Despite the farcical denials that we have heard about Senator Hill’s appointment, he is about to become the 18th former Liberal Party politician to be appointed by the Howard government to a plum diplomatic post.

Mr Howard perverted the accepted definition of an election promise. He broke promises willy-nilly but just redefined those broken promises as ‘non-core’ promises.

What about the Nixonian leaking of a classified document to Andrew Bolt in order to politically assassinate its author, Andrew Wilkie, while not vetoing the leaker from contesting a Liberal Party preselection ballot?

We also had a situation where Mr Howard’s government engineered the sleaziest of deals with a former Labor senator, Mal Colston, to promote Colston to the Deputy Presidency of the Senate in return for Colston’s vote on crucial legislation. How low can you go? Just recently, we had the unprecedented gagging of public servants before estimates committees.

Kickbacks to Saddam.

Mr Howard himself, his senior minister, and his entire government have turned a blind eye to kickbacks paid to Saddam Hussein’s regime to ensure wheat sales. At the same time, we had Mr Howard self-righteously proclaiming that Saddam Hussein is a ‘loathsome dictator’. They turned a blind eye to our single-desk wheat exporter, who practically became the banker of the Baath Party in Iraq. Who knows where that money ended up? Who knows what it paid for?

What we do know is that, under the Government’s own terrorist legislation, if someone acts recklessly and funds turn up in the hands of terrorists, the guilty party is subject to life imprisonment. You go to jail and they throw away the keys if you recklessly engage in an action under our terrorism laws where financial resources end up in the hands of a terrorist. Let us see what happens in relation to the Howard government, which has acted as Saddam Hussein’s banker.
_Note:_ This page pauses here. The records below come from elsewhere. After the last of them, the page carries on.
===== src/rtl/ex_sat_flag_stage_if.sv =====
//==============================================================================
// Module      : ex_sat_flag_stage_if
// Description : Signal bundle between the EX adder front end and the
//               saturation/flag/EX-MEM register stage.
// Revision    : 1.0 - initial release
//==============================================================================
`default_nettype none

interface ex_sat_flag_stage_if;
  // Upstream instruction and adder outputs
  logic        in_valid;
  logic        stall;
  logic        flush;
  logic [1:0]  op;
  logic [15:0] sum_in;
  logic        a_msb;
  logic        ovf_in;
  logic [3:0]  rd_in;
  logic        wr_en_in;

  // EX/MEM register outputs and architectural flags
  logic        out_valid;
  logic [15:0] result_out;
  logic [3:0]  rd_out;
  logic        wr_en_out;
  logic        flag_z;
  logic        flag_v;
  logic        flag_n;

  // Producer side: drives the instruction and observes the stage outputs
  modport master (
    output in_valid, stall, flush, op, sum_in, a_msb, ovf_in, rd_in, wr_en_in,
    input  out_valid, result_out, rd_out, wr_en_out, flag_z, flag_v, flag_n
  );

  // Stage side
  modport slave (
    input  in_valid, stall, flush, op, sum_in, a_msb, ovf_in, rd_in, wr_en_in,
    output out_valid, result_out, rd_out, wr_en_out, flag_z, flag_v, flag_n
  );
endinterface

`default_nettype wire


===== src/rtl/ex_sat_flag_stage.sv =====
//==============================================================================
// Module      : ex_sat_flag_stage
// Description : Execute-stage back end. Saturates ADD/SUB results on signed
//               overflow, maintains the Z/V/N flag register and registers the
//               result into the EX/MEM boundary with stall and flush control.
// Revision    : 1.0 - initial release
//==============================================================================
`default_nettype none

module ex_sat_flag_stage (
  input  logic                  clk,
  input  logic                  rst_n,
  ex_sat_flag_stage_if.slave    bus
);

  localparam logic [1:0]  c_OP_ADD   = 2'b00;
  localparam logic [1:0]  c_OP_SUB   = 2'b01;
  localparam logic [1:0]  c_OP_LOGIC = 2'b10;
  localparam logic [15:0] c_SAT_POS  = 16'h7FFF;
  localparam logic [15:0] c_SAT_NEG  = 16'h8000;

  logic        valid_q,  valid_d;
  logic [15:0] result_q, result_d;
  logic [3:0]  rd_q,     rd_d;
  logic        wr_en_q,  wr_en_d;
  logic        z_q,      z_d;
  logic        v_q,      v_d;
  logic        n_q,      n_d;

  logic        w_accept;
  logic        w_arith;
  logic [15:0] w_res;

  // Saturation mux and next-state selection: each cycle is hold, load or bubble
  always_comb begin
    w_accept = bus.in_valid & ~bus.stall & ~bus.flush;
    w_arith  = (bus.op == c_OP_ADD) || (bus.op == c_OP_SUB);
    // Overflow direction follows A's sign for both ADD and SUB (A + ~B + 1)
    if (w_arith && bus.ovf_in) begin
      w_res = bus.a_msb ? c_SAT_NEG : c_SAT_POS;
    end else begin
      w_res = bus.sum_in;
    end

    valid_d  = valid_q;
    result_d = result_q;
    rd_d     = rd_q;
    wr_en_d  = wr_en_q;
    z_d      = z_q;
    v_d      = v_q;
    n_d      = n_q;

    // Flush wins over stall; a stall alone freezes everything
    if (bus.flush || !bus.stall) begin
      if (w_accept) begin
        valid_d  = 1'b1;
        result_d = w_res;
        rd_d     = bus.rd_in;
        wr_en_d  = bus.wr_en_in;
        if (w_arith) begin
          z_d = (w_res == 16'h0000);
          v_d = bus.ovf_in;
          n_d = w_res[15];
        end else if (bus.op == c_OP_LOGIC) begin
          z_d = (w_res == 16'h0000);
        end
      end else begin
        valid_d = 1'b0;
        wr_en_d = 1'b0;
      end
    end
  end

  // EX/MEM pipeline register and flag register
  always_ff @(posedge clk or negedge rst_n) begin
    if (!rst_n) begin
      valid_q  <= 1'b0;
      result_q <= 16'h0000;
      rd_q     <= 4'h0;
      wr_en_q  <= 1'b0;
      z_q      <= 1'b0;
      v_q      <= 1'b0;
      n_q      <= 1'b0;
    end else begin
      valid_q  <= valid_d;
      result_q <= result_d;
      rd_q     <= rd_d;
      wr_en_q  <= wr_en_d;
      z_q      <= z_d;
      v_q      <= v_d;
      n_q      <= n_d;
    end
  end

  assign bus.out_valid  = valid_q;
  assign bus.result_out = result_q;
  assign bus.rd_out     = rd_q;
  assign bus.wr_en_out  = wr_en_q;
  assign bus.flag_z     = z_q;
  assign bus.flag_v     = v_q;
  assign bus.flag_n     = n_q;

endmodule

`default_nettype wire


===== src/flat_wrapper.sv =====
// flat-port wrapper written by rule: the top's interface ports become plain ports
module ex_sat_flag_stage_flat 
  (clk, rst_n, bus_in_valid, bus_stall, bus_flush, bus_op, bus_sum_in, bus_a_msb, bus_ovf_in, bus_rd_in, bus_wr_en_in, bus_out_valid, bus_result_out, bus_rd_out, bus_wr_en_out, bus_flag_z, bus_flag_v, bus_flag_n);
  ex_sat_flag_stage_if bus_i ();
  input  logic clk;
  input  logic rst_n;
  input wire logic [$bits(bus_i.in_valid)-1:0] bus_in_valid;
  input wire logic [$bits(bus_i.stall)-1:0] bus_stall;
  input wire logic [$bits(bus_i.flush)-1:0] bus_flush;
  input wire logic [$bits(bus_i.op)-1:0] bus_op;
  input wire logic [$bits(bus_i.sum_in)-1:0] bus_sum_in;
  input wire logic [$bits(bus_i.a_msb)-1:0] bus_a_msb;
  input wire logic [$bits(bus_i.ovf_in)-1:0] bus_ovf_in;
  input wire logic [$bits(bus_i.rd_in)-1:0] bus_rd_in;
  input wire logic [$bits(bus_i.wr_en_in)-1:0] bus_wr_en_in;
  output wire logic [$bits(bus_i.out_valid)-1:0] bus_out_valid;
  output wire logic [$bits(bus_i.result_out)-1:0] bus_result_out;
  output wire logic [$bits(bus_i.rd_out)-1:0] bus_rd_out;
  output wire logic [$bits(bus_i.wr_en_out)-1:0] bus_wr_en_out;
  output wire logic [$bits(bus_i.flag_z)-1:0] bus_flag_z;
  output wire logic [$bits(bus_i.flag_v)-1:0] bus_flag_v;
  output wire logic [$bits(bus_i.flag_n)-1:0] bus_flag_n;
  assign bus_i.in_valid = bus_in_valid;
  assign bus_i.stall = bus_stall;
  assign bus_i.flush = bus_flush;
  assign bus_i.op = bus_op;
  assign bus_i.sum_in = bus_sum_in;
  assign bus_i.a_msb = bus_a_msb;
  assign bus_i.ovf_in = bus_ovf_in;
  assign bus_i.rd_in = bus_rd_in;
  assign bus_i.wr_en_in = bus_wr_en_in;
  assign bus_out_valid = bus_i.out_valid;
  assign bus_result_out = bus_i.result_out;
  assign bus_rd_out = bus_i.rd_out;
  assign bus_wr_en_out = bus_i.wr_en_out;
  assign bus_flag_z = bus_i.flag_z;
  assign bus_flag_v = bus_i.flag_v;
  assign bus_flag_n = bus_i.flag_n;
  ex_sat_flag_stage u_core (.clk(clk), .rst_n(rst_n), .bus(bus_i));
endmodule

===== config.mk =====
export PLATFORM = sky130hd
export DESIGN_NAME = ex_sat_flag_stage_flat
export DESIGN_NICKNAME = d
export VERILOG_FILES = /design/src/rtl/ex_sat_flag_stage_if.sv /design/src/rtl/ex_sat_flag_stage.sv /design/src/flat_wrapper.sv
export SDC_FILE = /design/constraint.sdc
export NUM_CORES = 1
export LEC_CHECK = 0
export BUFFER_PORTS_ARGS = -buffer_cell sky130_fd_sc_hd__buf_2
export CAP_MARGIN = 5
export CORE_ASPECT_RATIO = 0.9
export CORE_UTILIZATION = 27
export CTS_CLUSTER_DIAMETER = 80
export CTS_CLUSTER_SIZE = 16
export DETAILED_ROUTE_END_ITERATION = 16
export SETUP_SLACK_MARGIN = 0.3
export SKIP_CTS_REPAIR_TIMING = 1
export SYNTH_ARGS = -nofsm -noshare
export SYNTH_HDL_FRONTEND = slang
export SYNTH_SLANG_ARGS = --single-unit

===== constraint.sdc =====
create_clock -name clk -period 2.2 [get_ports clk]
set_clock_uncertainty 0.15 [all_clocks]
set_input_delay 0.11 -clock clk [delete_from_list [all_inputs] [get_ports clk]]
set_output_delay 0.11 -clock clk [all_outputs]
set_load 0.005 [all_outputs]

* After elaboration in Yosys (flattened, before gate mapping)
Cells that the tools add are included.
Word-level totals: bits in registers 25, bits of input ports 30, output and inout port bits 25
Operators by class: equal/unequal tests 2, mux-type cells 6, bitwise logic cells 4, reduce and logical (&&, ||, !) cells 10
Operators with widths (count):
- 16-bit 2-to-1 mux | 2
- 16-bit zero test | 1
- 3-bit AND reduction | 2
- 1-bit 2-to-1 mux | 4
- 1-bit bitwise AND | 2
- 2-bit by 1-bit equality test with 1-bit output, second input constant | 1
- 2-bit equality test, second input constant | 1
- 2-bit zero test | 1
- 1-bit logical OR | 2
- 1-bit inverter | 2
- 2-bit AND reduction | 1
- 2-bit nonzero test | 1
- 1-bit logical AND | 1
- 1-bit zero test | 1

* Longest topological paths before layout
Gate-level depths: netlist of the first run.
depth after elaboration 7, depth in mapped cells 5, mapped depth without buffers 3

* Worst setup path after synthesis of the first run
OpenSTA, ideal clock, no wires.
kind input to register, start in bus_stall, end reg u_core.v_q, in the netlist u_core.bus.flag_v, setup time 0.125 ns, data arrival time 0.801 ns, data required time 1.925 ns, slack 1.124 ns, cell stages on the path 2, buffers on the path 0, cell sequence nor4b_2 mux2_2
Between the ends: cells in the longest elaborated chain, start to end 4
RTL lines:
- start, declared | line flat_wrapper.sv:8 | input wire logic [$bits(bus_i.stall)-1:0] bus_stall;
- 1-bit inverter | line ex_sat_flag_stage.sv:36 | w_accept = bus.in_valid & ~bus.stall & ~bus.flush;
- 1-bit bitwise AND (2 in series) | line ex_sat_flag_stage.sv:36
- 3-bit AND reduction (no line) *
- end signal, assigned | line ex_sat_flag_stage.sv:90 | v_q <= v_d;
- end, declared | line ex_sat_flag_stage.sv:27 | logic v_q, v_d;
Every way passes the cells marked *; elsewhere a longest branch is shown, timed or not. A chain may end at the register's enable or synchronous reset.

* Worst setup path after layout of the first run
start in bus_flush, end reg u_core.result_q[14], in the netlist u_core.bus.result_out[14]
Between the ends: cells in the longest elaborated chain, start to end 3
RTL lines:
- start, declared | line flat_wrapper.sv:9 | input wire logic [$bits(bus_i.flush)-1:0] bus_flush;
- 1-bit inverter | line ex_sat_flag_stage.sv:36
- 1-bit bitwise AND | line ex_sat_flag_stage.sv:36
- 2-bit AND reduction (no line) *
- end signal, assigned | line ex_sat_flag_stage.sv:86 | result_q <= result_d;
- end, declared | line ex_sat_flag_stage.sv:23 | logic [15:0] result_q, result_d;
Marks and branches as above.

==> results of run 1 <==
-- power by group through the flow --
stage                     Combinational, W  Clock [W]  Sequential [W]
after floorplan                   0.000103          0        0.000591
after global placement            0.000241          0        0.000583
after detailed placement          0.000249          0        0.000585
after CTS                         0.000250   0.000270        0.000578
after global routing              0.000285   0.000292        0.000587
final                             0.000255   0.000261        0.000578
-- per-stage QoR --
stage | hold WS, ps | total power (W) | instances
finish | 5.95 | 0.00109 | 212
global route | 5.04 | 0.00116 | 212
CTS | -308 | 0.00110 | 205
detailed placement | -19.4 | 0.000834 | 201
global placement | -24.8 | 0.000824 | 201
floorplan | -336 | 0.000693 | 107
-- sequential cells by signal, indices dropped and copies added (netlist names) --
name	cells
u_core.bus.flag_n	1
u_core.bus.out_valid	1
u_core.bus.wr_en_out	1
u_core.bus.flag_v	1
u_core.bus.flag_z	1
u_core.bus.rd_out	4
u_core.bus.result_out	16
-- critical path, stage by stage --
cell           delay, ps
dlygate4sd3_1        530
buf_2                150
nor3b_2              160
buf_4                370
mux2_2               390
-- cell type report --
cell class	count	area (µm²)	share of cell area [%]
Clock buffer	4	45.0	2.97
Timing Repair Buffer	62	348	22.9
Multi-Input combinational cell	74	438	28.9
Tap cell	46	57.6	3.79
Sequential cell	25	626	41.2
Inverter	1	3.75	0.247
-- synthesized netlist by cell type --
| master | number |
|---|---|
| a21oi_1 | 33 |
| a22oi_1 | 1 |
| and3b_1 | 1 |
| buf_2 | 1 |
| buf_4 | 5 |
| buf_6 | 1 |
| dfrtp_1 | 25 |
| inv_1 | 1 |
| mux2_1 | 4 |
| mux2_2 | 2 |
| mux2i_1 | 1 |
| nand2_1 | 2 |
| nand2b_1 | 1 |
| nand4_1 | 2 |
| nor2_1 | 18 |
| nor2b_1 | 1 |
| nor3_1 | 1 |
| nor3b_1 | 1 |
| nor3b_4 | 1 |
| nor4_1 | 3 |
| nor4b_2 | 1 |
| o2bb2ai_1 | 1 |
-- layer usage --
layer / global-route usage, % / vias up
li1: - / 496
met1: 14.9 / 482
met2: 21.2 / 43
met3: 3.23 / 4
met4: 4.50 / 0
met5: 0 / -
-- layout by cell type, fill, tap and decap left out, drive strengths merged --
master and n:
nor2 18, nor2b 1, mux2i 1, nand4 2, nor4 3, mux2 6, o2bb2ai 1, and3b 1
buf 55, nand2 2, nor3 1, inv 1, nor4b 1, a22oi 1, nand2b 1, a21oi 33
clkbuf 4, dlygate4sd3 7, nor3b 2, dfrtp 25
-- logic make-up after synthesis --
logic type | count (synthesis)
buffers and inverters | 8
DFF | 25
muxes | 7
and+or+nand+nor | 32
AOI/OAI and AO/OA | 35
-- final timing paths --
| kind | from | to | slack, ps | cells past startpoint |
|---|---|---|---|---|
| worst max-delay path | bus_flush | u_core.bus.result_out[14] | 490 | 5 |
| max in group asynchronous | rst_n | u_core.bus.result_out[0] | 1330 | 2 |
| min in group asynchronous | rst_n | u_core.bus.result_out[3] | 220 | 2 |
| worst min-delay path | bus_sum_in[14] | u_core.bus.flag_z | 6 | 4 |
| worst max register to register | u_core.bus.rd_out[0] | u_core.bus.rd_out[0] | 1260 | 1 |
| worst min register to register | u_core.bus.rd_out[3] | u_core.bus.rd_out[3] | 340 | 1 |
==> flow_summary.json, run 1 <==
{
  "status": "completed",
  "syn2layout_area_growth_pct": 36.0,
  "clock_path_buffers": 2,
  "cts.reportedPaths.clkPinSlew_ps": 80,
  "synth_adder_area_share_pct": 0,
  "clkPwrFrac_pct": 23.8,
  "drc": 0,
  "diodes": 0,
  "antenna_found_initial": 0,
  "synth_seq_cells": 25,
  "place_worst_setup_slack_ps": 732,
  "post_dp_cell_area_um2": 1400,
  "synthMuxAreaShare_pct": 6.95,
  "std_cell_rows": 21,
  "min_path_type": "in2reg",
  "place.gp.congestion": 0.794,
  "die_y_um": 63.0,
  "p_int_w": 0.000797,
  "fin_ws_ps": 489,
  "met1_length_um": 1220,
  "synthTopCellsByArea": "dfrtp_1 (56%), a21oi_1 (15%), nor2_1 (6.1%)",
  "ir_drop_v": 0.000288,
  "synth-simple-area-share_pct": 15.6,
  "cp.required_ps": 2200,
  "synthesis.nets": 137,
  "maxCapViolations": 0,
  "drive_above_1_share_pct": 38.0,
  "synth_cells": 107,
  "final_cell_area_um2": 1520,
  "drtIter0Drc": 33,
  "wl_met3_um": 237,
  "grt_overflow": 0,
  "p_leak_nw": 0.706,
  "cts_max_level": 1,
  "ant_nets": 0,
  "hpwlAfterDp_um": 2040,
  "boundaryPins": 55,
  "cts_root_buf": "clkbuf_8",
  "setup_tns_ps": 0,
  "worst_pin_slew_ps": 580,
  "grt_pass1_vias": 991,
  "finalHoldViolations": 0,
  "wl_um": 2820,
  "top_layer": "met4",
  "first_pass_iters": 4,
  "io_buffers": 54,
  "dr_total_vias": 1025,
  "routed-wl-met2_um": 1330,
  "synth.largest_area_cell": "dfrtp_1",
  "power_density_nw_per_um2": 721,
  "wire_per_inst_um": 13.3,
  "start_util_pct": 29.1,
  "synth-xor-area-share_pct": 0,
  "grt_max_degree": 38,
  "die_w_um": 69.8,
  "critPathKind": "in2reg",
  "grt_use_total_pct": 12.4,
  "cts_buffers": 3,
  "fin_nets": 197,
  "pwr-share-seq_pct": 52.8,
  "avgSynthCellArea_um2": 10.4,
  "yosysWarnings": 0,
  "cp-end-kind": "flip-flop",
  "synth_top_family_by_area": "compound AO/OA/AOI/OAI gates",
  "ys_seq_area_share_pct": 56.1,
  "switching_power_w": 0.000297,
  "min_period_over_period_pct": 77.8,
  "maxSlewHeadroom_pct": 61.4,
  "clock_sinks": 25,
  "critPathMaxFanout": 37,
  "slew_violations": 0,
  "synth_top_area_share_pct": 56.1,
  "synth.distinct_cells": 22,
  "arrival_ps": 1710,
  "syn_area_um2": 1120,
  "clk_latency_ps": 260,
  "fill_cells": 396,
  "core_area_um2": 3840,
  "cts_tree": "built",
  "switching_share_pct": 27.1,
  "die_area_um2": 4400,
  "combPwrFrac_pct": 23.4,
  "final_util_pct": 39.6,
  "grt_pass1_wl_um": 4380,
  "startpoint_type": "input pin",
  "setup_violations": 0,
  "routed_via_density": 4.83,
  "synth_compound_area_share_pct": 16.3,
  "rsz0062_at_grt": "no",
  "max_freq_ghz": 0.584,
  "fin_crit_ps": 1710
}
Note: power is estimated with default switching activity, not from simulation.
==> inputs of run 2 (changes only) <==
--- a/config.mk
+++ b/config.mk
@@ -5,6 +5,7 @@
 export SDC_FILE = /design/constraint.sdc
 export NUM_CORES = 1
 export LEC_CHECK = 0
+export ABC_AREA = 1
 export BUFFER_PORTS_ARGS = -buffer_cell sky130_fd_sc_hd__buf_2
 export CAP_MARGIN = 5
 export CORE_ASPECT_RATIO = 0.9
==> constraint.sdc (replaced) <==
create_clock -name clk -period 1.7 [get_ports clk]
set_clock_uncertainty 0.15 [all_clocks]
set_input_delay 0.085 -clock clk [delete_from_list [all_inputs] [get_ports clk]]
set_output_delay 0.085 -clock clk [all_outputs]
set_load 0.005 [all_outputs]
==> run 2 against run 1 <==
Compared with the run above:
- the run now ends with negative hold slack left
- global-route usage increased by 1.3 points
- combinational power increased by 39%
- cell count grew 23%
- sequential share of layout area is 4.5 points lower
- clock power grew 34%
- critical endpoint is now u_core.bus.flag_z
==> flow_summary.json, run 2 <==
{
  "status": "complete, but fails checks",
  "failed_checks": "negative hold slack",
  "yosysWarnings": 0,
  "holdPathStages": 4,
  "routed_via_density": 4.52,
  "path_buf_inv": 3,
  "power_density_nw_per_um2": 850,
  "drtIter0Drc": 123,
  "p_leak_nw": 0.917,
  "synth_seq_cells": 25,
  "die_y_um": 62.7,
  "final_util_pct": 44.7,
  "io_buffers": 54,
  "cp-end-kind": "flip-flop",
  "critical_path.most_common_cell": "nand2_1",
  "synth.distinct_cells": 13,
  "cts_root_buf": "clkbuf_8",
  "wl_met3_um": 280,
  "ys_seq_area_share_pct": 56.6,
  "drc": 0,
  "clk_latency_ps": 270,
  "hpwlAfterDp_um": 2250,
  "multiInputGateArea_um2": 400,
  "start_util_pct": 29.0,
  "r2r-start": "u_core.bus.wr_en_out",
  "cts_tree": "built",
  "worstReg2RegEnd": "u_core.bus.wr_en_out",
  "setup_tns_ps": 0,
  "r2r_cells": 1,
  "clock_sinks": 25,
  "die_w_um": 69.4,
  "synth_edf_count": 0,
  "syn2layout_area_growth_pct": 54.0,
  "worst_pin_slew_ps": 570,
  "min_period_over_period_pct": 74.8,
  "maxCapViolations": 0,
  "cts_buffers": 3,
  "critPathMaxFanout": 2,
  "worstPathCellList": "dlygate4sd3_1, buf_2, inv_1, nand2_1, a21oi_1, nand2_1, nor2_1, nand3_1, nand2_1",
  "cp_slowest_cell": "dlygate4sd3_1",
  "routed-wl-met2_um": 1580,
  "top_layer": "met4",
  "async_flop_share_pct": 100,
  "wire_per_inst_um": 12.9,
  "met1_length_um": 1420,
  "whs_ps": -11.6,
  "synthTopCellsByArea": "dfrtp_1 (57%), nand2_1 (15%), a21oi_1 (7.2%)",
  "synthTopCellsByCount": "nand2_1 (45), dfrtp_1 (25), nor2_1 (17)",
  "avgSynthCellArea_um2": 8.18,
  "core_area_um2": 3810,
  "maxSlewHeadroom_pct": 62.0,
  "seq_area_um2": 626,
  "synth.largest_area_cell": "dfrtp_1",
  "min_from": "bus_op[1]",
  "final_common_cell": "buf_2",
  "grt_pass1_wl_um": 4690,
  "ant_nets": 0,
  "cp.required_ps": 1760,
  "grt_overflow": 0,
  "grt_pass1_vias": 964,
  "grt_max_degree": 26,
  "final_cell_mix": "buf_2 (54), nand2_1 (45), dfrtp_1 (25), dlygate4sd3_1 (23), nor2_1 (17)",
  "drive_above_1_share_pct": 30.4,
  "boundaryPins": 55,
  "grt_use_total_pct": 13.6,
  "fin_crit_ps": 1270,
  "final_cell_count_no_fill": 260,
  "synth_top_area_share_pct": 56.6,
  "synthesis.nets": 165,
  "place.gp.congestion": 0.813,
  "antenna_found_initial": 0,
  "startpoint_type": "input pin",
  "synthFlopType": "dfrtp_1",
  "fill_cells": 376,
  "r2r_slack_ps": 800,
  "finalHoldViolations": 2,
  "std_cell_rows": 21,
  "min_path_type": "in2reg",
  "setup_violations": 0,
  "syn_area_um2": 1100,
  "slew_violations": 0,
  "max_freq_ghz": 0.787,
  "cpLargestDelayFamily": "buffers and inverters",
  "cts.reportedPaths.clkPinSlew_ps": 80,
  "dr_total_vias": 1175,
  "yosysMostFrequentCell": "nand2_1",
  "clock_path_buffers": 2,
  "dp.cells": 233,
  "wl_um": 3360,
  "largest_reg_flops": 16,
  "diodes": 0,
  "die_area_um2": 4350,
  "first_pass_iters": 4,
  "cts_max_level": 1,
  "max_stage_delay_ps": 560,
  "critPathKind": "in2reg",
  "arrival_ps": 1330,
  "hold_path_end": "u_core.bus.flag_v",
  "ir_drop_v": 0.000356,
  "p_total_w": 0.00145,
  "synth_cells": 135,
  "fin_nets": 245,
  "rsz0062_at_grt": "no"
}
==> run 2: cell types whose count changed in the layout (fill, tap and decap cells not counted), sizes merged, moves of 2 or more <==
| cell | delta |
|---|---|
| a21oi | -17 |
| buf | +3 |
| dlygate4sd3 | +16 |
| inv | +10 |
| mux2 | -6 |
| nand2 | +43 |
| nand3 | +6 |
| nand4 | -2 |
| nor3b | -2 |
| nor4 | -3 |
| o21ai | +7 |
==> run 2: worst max path at each step <==
| stage | from | to | slack, ps | cells after the start |
|---|---|---|---|---|
| CTS | bus_op[1] | u_core.bus.flag_z | 600 | 8 |
| floorplan | bus_stall | u_core.bus.result_out[10] | 700 | 5 |
| global route | bus_sum_in[4] | u_core.bus.flag_z | 380 | 9 |
| finish | bus_sum_in[13] | u_core.bus.flag_z | 430 | 9 |
| detailed placement | bus_op[1] | u_core.bus.flag_z | 320 | 8 |
| global placement | bus_op[1] | u_core.bus.flag_z | 340 | 8 |
==> run 2: final cells by class <==
type	instances	share of cell area, %
clock buffers	3	2.43
repair buffers	81	31.2
multi-input cells	93	23.5
inverters	11	2.43
clock inverters	1	0.294
well taps	46	3.38
flip-flops and latches	25	36.8
==> run 2: metrics by stage <==
stage	setup slack [ps]	instance area, µm²
4_1_cts	603	1470
6_report	429	1700
3_5_place_dp	322	1430
2_1_floorplan	700	1100
3_3_place_gp	339	1430
5_1_grt	385	1700
==> run 2: per-layer routing <==
metal	up-vias	track usage, %
met5	-	0
met4	0	3.06
met3	8	5.32
met2	57	19.2
met1	522	19.5
li1	588	-
==> run 2: logic make-up (layout without fill, tap and decap cells) <==
kind of cell,Yosys count,count (layout),synth area share [%]
AND/OR/NAND/NOR,68,68,23.8
AO/OA/AOI/OAI,25,25,12.5
flip-flops,25,25,56.6
buffers and inverters,17,96,7.13
==> run 2: power by group <==
| group | leakage [nW] | internal (W) | switching, W |
|---|---|---|---|
| sequential | 0.296 | 0.000689 | 0.0000518 |
| clock | 0.0255 | 0.000164 | 0.000186 |
| combinational | 0.595 | 0.000182 | 0.000173 |
| total | 0.917 | 0.00103 | 0.000411 |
Of course, all these sins mean nothing to the Howard government. After all, how can they repent what they cannot recall? This Government, and its hand-picked sycophants, suffers from the worst case of collective amnesia in medical and political history.

What are the bywords of the Howard government? ‘I cannot recall,’ ‘I don’t recollect,’ ‘I wasn’t informed,’ ‘I can’t remember,’ ‘I have no recollection of that.’

Best of all, we had Trevor Flugge of AWB fame claiming, as his defence, that he is hard of hearing. It seems to me the whole of this government is hard of hearing. They are certainly deaf to the cries of conscience.